■ Directions for this task
Where the line with "3_5_place_dp | r_integratorData[0][15]" appears below, start writing out lines exactly, and finish with the line with "setup slack, ns: 1.691 / 1.691 / 1.691", which is included; write out nothing else.
━━━ Records provided
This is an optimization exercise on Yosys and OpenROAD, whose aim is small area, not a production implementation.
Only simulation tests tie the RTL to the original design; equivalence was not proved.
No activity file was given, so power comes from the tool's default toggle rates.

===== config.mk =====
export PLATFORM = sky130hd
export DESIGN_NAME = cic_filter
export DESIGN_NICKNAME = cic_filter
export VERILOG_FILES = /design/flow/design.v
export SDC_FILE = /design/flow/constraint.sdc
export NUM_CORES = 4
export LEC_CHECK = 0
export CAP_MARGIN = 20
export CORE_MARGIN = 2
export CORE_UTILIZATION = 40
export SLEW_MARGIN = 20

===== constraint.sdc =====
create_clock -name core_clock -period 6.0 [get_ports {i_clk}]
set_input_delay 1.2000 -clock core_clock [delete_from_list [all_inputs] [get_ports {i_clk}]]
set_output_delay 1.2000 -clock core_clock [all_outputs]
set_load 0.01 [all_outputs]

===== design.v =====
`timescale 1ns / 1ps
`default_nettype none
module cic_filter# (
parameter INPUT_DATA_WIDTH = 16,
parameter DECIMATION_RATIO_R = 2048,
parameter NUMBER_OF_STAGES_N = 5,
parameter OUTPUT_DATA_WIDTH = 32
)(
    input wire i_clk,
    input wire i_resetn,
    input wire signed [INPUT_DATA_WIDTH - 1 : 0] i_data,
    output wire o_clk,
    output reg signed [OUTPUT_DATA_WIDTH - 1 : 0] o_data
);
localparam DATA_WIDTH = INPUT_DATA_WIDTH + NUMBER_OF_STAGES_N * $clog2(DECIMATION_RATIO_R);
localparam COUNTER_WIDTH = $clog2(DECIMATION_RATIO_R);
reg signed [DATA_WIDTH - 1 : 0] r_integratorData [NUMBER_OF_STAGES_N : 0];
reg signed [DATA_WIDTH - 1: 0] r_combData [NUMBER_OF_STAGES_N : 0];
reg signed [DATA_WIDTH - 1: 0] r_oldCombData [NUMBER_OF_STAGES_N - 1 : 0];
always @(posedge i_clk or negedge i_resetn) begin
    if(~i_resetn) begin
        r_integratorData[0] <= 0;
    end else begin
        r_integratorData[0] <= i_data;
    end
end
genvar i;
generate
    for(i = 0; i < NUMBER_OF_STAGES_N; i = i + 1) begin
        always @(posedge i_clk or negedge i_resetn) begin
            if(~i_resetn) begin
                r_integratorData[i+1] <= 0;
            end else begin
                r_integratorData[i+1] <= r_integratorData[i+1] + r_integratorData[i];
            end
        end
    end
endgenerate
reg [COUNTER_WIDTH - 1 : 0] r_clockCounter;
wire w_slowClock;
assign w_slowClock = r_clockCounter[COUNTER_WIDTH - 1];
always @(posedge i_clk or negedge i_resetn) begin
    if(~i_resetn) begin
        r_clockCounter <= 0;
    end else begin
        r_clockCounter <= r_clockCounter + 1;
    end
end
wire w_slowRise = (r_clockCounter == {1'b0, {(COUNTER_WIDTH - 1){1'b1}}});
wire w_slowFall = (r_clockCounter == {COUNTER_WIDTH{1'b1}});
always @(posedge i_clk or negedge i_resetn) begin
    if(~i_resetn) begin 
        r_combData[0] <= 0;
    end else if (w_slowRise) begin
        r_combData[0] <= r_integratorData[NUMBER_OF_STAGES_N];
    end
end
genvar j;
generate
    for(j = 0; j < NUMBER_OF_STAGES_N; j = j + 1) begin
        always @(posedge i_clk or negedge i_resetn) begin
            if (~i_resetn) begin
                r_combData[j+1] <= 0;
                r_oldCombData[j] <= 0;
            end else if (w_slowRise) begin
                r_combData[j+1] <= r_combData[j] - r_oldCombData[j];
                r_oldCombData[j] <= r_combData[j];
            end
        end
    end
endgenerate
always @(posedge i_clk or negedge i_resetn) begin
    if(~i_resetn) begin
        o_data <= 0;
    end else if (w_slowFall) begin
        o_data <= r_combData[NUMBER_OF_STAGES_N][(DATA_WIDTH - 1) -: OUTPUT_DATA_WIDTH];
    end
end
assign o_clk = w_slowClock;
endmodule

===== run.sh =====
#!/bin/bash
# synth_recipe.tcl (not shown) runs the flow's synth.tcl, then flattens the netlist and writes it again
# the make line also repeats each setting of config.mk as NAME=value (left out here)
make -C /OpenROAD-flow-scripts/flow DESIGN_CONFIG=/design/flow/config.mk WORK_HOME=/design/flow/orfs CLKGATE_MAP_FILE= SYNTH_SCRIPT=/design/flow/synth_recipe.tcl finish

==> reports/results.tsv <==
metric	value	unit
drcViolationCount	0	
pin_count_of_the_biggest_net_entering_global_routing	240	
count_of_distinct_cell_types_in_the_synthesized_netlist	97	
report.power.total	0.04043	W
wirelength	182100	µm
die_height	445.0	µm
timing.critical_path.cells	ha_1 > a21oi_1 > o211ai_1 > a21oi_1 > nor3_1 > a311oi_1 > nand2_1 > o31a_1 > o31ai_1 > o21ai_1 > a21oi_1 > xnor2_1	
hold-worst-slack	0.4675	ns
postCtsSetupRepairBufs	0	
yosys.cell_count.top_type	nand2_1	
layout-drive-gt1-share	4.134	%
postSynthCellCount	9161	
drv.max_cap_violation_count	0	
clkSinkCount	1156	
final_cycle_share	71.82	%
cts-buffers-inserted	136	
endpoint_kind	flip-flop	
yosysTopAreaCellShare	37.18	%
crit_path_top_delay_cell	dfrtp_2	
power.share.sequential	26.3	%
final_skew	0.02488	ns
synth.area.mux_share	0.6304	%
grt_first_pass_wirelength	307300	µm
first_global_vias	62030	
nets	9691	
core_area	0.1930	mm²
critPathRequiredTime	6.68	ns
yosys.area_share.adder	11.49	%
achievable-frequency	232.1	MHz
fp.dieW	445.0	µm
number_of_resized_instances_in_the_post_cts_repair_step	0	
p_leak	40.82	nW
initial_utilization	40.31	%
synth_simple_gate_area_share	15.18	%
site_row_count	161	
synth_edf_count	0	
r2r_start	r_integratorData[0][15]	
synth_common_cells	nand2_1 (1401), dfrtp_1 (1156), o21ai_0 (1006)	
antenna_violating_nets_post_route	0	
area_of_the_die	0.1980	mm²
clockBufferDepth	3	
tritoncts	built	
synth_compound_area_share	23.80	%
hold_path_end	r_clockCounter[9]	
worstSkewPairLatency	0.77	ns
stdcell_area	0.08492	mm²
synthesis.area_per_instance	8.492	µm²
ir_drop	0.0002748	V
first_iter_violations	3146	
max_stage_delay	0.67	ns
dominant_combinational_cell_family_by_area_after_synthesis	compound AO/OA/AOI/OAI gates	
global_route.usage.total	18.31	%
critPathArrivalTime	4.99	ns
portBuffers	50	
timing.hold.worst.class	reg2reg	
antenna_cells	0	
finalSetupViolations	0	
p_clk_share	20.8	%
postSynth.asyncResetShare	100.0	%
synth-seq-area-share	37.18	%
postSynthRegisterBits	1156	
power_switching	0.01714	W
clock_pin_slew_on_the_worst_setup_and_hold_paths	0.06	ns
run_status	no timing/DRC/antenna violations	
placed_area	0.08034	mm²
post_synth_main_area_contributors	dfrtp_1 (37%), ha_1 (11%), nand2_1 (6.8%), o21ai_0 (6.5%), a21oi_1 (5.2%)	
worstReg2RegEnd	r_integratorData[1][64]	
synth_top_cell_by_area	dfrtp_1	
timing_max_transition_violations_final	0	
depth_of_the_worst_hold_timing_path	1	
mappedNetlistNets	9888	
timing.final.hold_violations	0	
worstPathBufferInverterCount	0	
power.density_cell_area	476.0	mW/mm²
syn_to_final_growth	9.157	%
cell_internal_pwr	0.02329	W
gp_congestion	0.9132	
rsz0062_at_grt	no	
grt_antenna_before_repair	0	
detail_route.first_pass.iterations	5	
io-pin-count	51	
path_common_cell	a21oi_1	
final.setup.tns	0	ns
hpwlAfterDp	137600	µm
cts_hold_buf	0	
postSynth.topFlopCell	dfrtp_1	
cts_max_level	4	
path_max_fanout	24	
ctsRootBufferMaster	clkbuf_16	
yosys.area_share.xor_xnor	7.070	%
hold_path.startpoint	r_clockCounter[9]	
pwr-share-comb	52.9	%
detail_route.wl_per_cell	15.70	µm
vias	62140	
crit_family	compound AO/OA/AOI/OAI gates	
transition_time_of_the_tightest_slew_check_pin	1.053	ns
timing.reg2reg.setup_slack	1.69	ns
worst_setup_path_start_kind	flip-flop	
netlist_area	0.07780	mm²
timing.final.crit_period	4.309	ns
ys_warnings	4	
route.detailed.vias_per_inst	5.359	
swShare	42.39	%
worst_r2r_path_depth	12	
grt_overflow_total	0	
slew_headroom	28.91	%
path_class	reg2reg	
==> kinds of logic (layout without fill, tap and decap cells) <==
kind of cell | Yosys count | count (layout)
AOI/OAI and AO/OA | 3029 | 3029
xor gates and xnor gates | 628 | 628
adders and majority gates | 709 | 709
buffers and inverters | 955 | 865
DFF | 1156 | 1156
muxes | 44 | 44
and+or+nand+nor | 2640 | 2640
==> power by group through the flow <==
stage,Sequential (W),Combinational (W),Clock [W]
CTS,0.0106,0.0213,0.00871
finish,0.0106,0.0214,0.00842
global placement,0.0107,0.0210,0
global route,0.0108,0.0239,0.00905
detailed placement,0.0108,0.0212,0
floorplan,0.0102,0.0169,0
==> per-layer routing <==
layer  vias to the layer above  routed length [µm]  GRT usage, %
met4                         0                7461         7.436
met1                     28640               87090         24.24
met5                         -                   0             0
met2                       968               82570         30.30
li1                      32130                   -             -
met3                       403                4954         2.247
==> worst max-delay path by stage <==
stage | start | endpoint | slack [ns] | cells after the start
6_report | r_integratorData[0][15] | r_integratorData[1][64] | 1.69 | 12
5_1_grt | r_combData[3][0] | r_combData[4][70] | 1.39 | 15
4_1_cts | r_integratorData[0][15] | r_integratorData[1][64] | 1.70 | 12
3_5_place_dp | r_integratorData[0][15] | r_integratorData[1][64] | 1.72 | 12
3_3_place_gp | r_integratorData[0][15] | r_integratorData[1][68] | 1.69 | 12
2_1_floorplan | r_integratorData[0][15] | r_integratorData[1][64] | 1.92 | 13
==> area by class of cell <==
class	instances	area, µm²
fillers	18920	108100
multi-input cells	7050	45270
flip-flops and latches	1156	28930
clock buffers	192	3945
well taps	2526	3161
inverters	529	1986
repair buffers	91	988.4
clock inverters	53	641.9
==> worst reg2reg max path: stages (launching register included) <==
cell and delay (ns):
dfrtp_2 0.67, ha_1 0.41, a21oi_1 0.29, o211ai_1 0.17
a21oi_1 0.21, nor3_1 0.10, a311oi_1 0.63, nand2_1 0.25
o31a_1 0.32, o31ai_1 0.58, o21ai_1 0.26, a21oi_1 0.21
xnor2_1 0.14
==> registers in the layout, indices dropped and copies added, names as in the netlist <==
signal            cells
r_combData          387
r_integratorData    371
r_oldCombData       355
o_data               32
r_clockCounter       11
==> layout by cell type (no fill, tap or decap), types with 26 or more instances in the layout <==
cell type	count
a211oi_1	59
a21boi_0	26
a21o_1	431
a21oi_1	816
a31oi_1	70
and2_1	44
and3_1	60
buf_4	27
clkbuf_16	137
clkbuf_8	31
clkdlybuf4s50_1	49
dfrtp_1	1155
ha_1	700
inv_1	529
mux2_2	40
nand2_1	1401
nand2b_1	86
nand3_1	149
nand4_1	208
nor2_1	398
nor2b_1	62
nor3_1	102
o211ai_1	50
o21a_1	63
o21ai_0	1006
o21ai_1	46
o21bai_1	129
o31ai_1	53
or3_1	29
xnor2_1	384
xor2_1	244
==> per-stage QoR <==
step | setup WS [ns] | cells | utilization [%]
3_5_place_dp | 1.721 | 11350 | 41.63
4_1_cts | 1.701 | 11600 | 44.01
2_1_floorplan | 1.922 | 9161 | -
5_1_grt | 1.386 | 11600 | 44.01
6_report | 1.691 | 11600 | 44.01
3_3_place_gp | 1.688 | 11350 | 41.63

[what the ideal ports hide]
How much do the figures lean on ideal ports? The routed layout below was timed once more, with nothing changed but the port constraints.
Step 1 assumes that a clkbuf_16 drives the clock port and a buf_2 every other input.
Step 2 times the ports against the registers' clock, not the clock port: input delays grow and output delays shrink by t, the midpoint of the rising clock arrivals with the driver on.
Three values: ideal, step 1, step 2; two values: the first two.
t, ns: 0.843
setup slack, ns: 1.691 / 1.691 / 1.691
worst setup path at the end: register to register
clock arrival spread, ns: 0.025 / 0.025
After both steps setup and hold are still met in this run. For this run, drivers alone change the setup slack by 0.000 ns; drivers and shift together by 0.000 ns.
━━━━━━
■ Answer to this problem
3_5_place_dp | r_integratorData[0][15] | r_integratorData[1][64] | 1.72 | 12
3_3_place_gp | r_integratorData[0][15] | r_integratorData[1][68] | 1.69 | 12
2_1_floorplan | r_integratorData[0][15] | r_integratorData[1][64] | 1.92 | 13
==> area by class of cell <==
class	instances	area, µm²
fillers	18920	108100
multi-input cells	7050	45270
flip-flops and latches	1156	28930
clock buffers	192	3945
well taps	2526	3161
inverters	529	1986
repair buffers	91	988.4
clock inverters	53	641.9
==> worst reg2reg max path: stages (launching register included) <==
cell and delay (ns):
dfrtp_2 0.67, ha_1 0.41, a21oi_1 0.29, o211ai_1 0.17
a21oi_1 0.21, nor3_1 0.10, a311oi_1 0.63, nand2_1 0.25
o31a_1 0.32, o31ai_1 0.58, o21ai_1 0.26, a21oi_1 0.21
xnor2_1 0.14
==> registers in the layout, indices dropped and copies added, names as in the netlist <==
signal            cells
r_combData          387
r_integratorData    371
r_oldCombData       355
o_data               32
r_clockCounter       11
==> layout by cell type (no fill, tap or decap), types with 26 or more instances in the layout <==
cell type	count
a211oi_1	59
a21boi_0	26
a21o_1	431
a21oi_1	816
a31oi_1	70
and2_1	44
and3_1	60
buf_4	27
clkbuf_16	137
clkbuf_8	31
clkdlybuf4s50_1	49
dfrtp_1	1155
ha_1	700
inv_1	529
mux2_2	40
nand2_1	1401
nand2b_1	86
nand3_1	149
nand4_1	208
nor2_1	398
nor2b_1	62
nor3_1	102
o211ai_1	50
o21a_1	63
o21ai_0	1006
o21ai_1	46
o21bai_1	129
o31ai_1	53
or3_1	29
xnor2_1	384
xor2_1	244
==> per-stage QoR <==
step | setup WS [ns] | cells | utilization [%]
3_5_place_dp | 1.721 | 11350 | 41.63
4_1_cts | 1.701 | 11600 | 44.01
2_1_floorplan | 1.922 | 9161 | -
5_1_grt | 1.386 | 11600 | 44.01
6_report | 1.691 | 11600 | 44.01
3_3_place_gp | 1.688 | 11350 | 41.63

[what the ideal ports hide]
How much do the figures lean on ideal ports? The routed layout below was timed once more, with nothing changed but the port constraints.
Step 1 assumes that a clkbuf_16 drives the clock port and a buf_2 every other input.
Step 2 times the ports against the registers' clock, not the clock port: input delays grow and output delays shrink by t, the midpoint of the rising clock arrivals with the driver on.
Three values: ideal, step 1, step 2; two values: the first two.
t, ns: 0.843
setup slack, ns: 1.691 / 1.691 / 1.691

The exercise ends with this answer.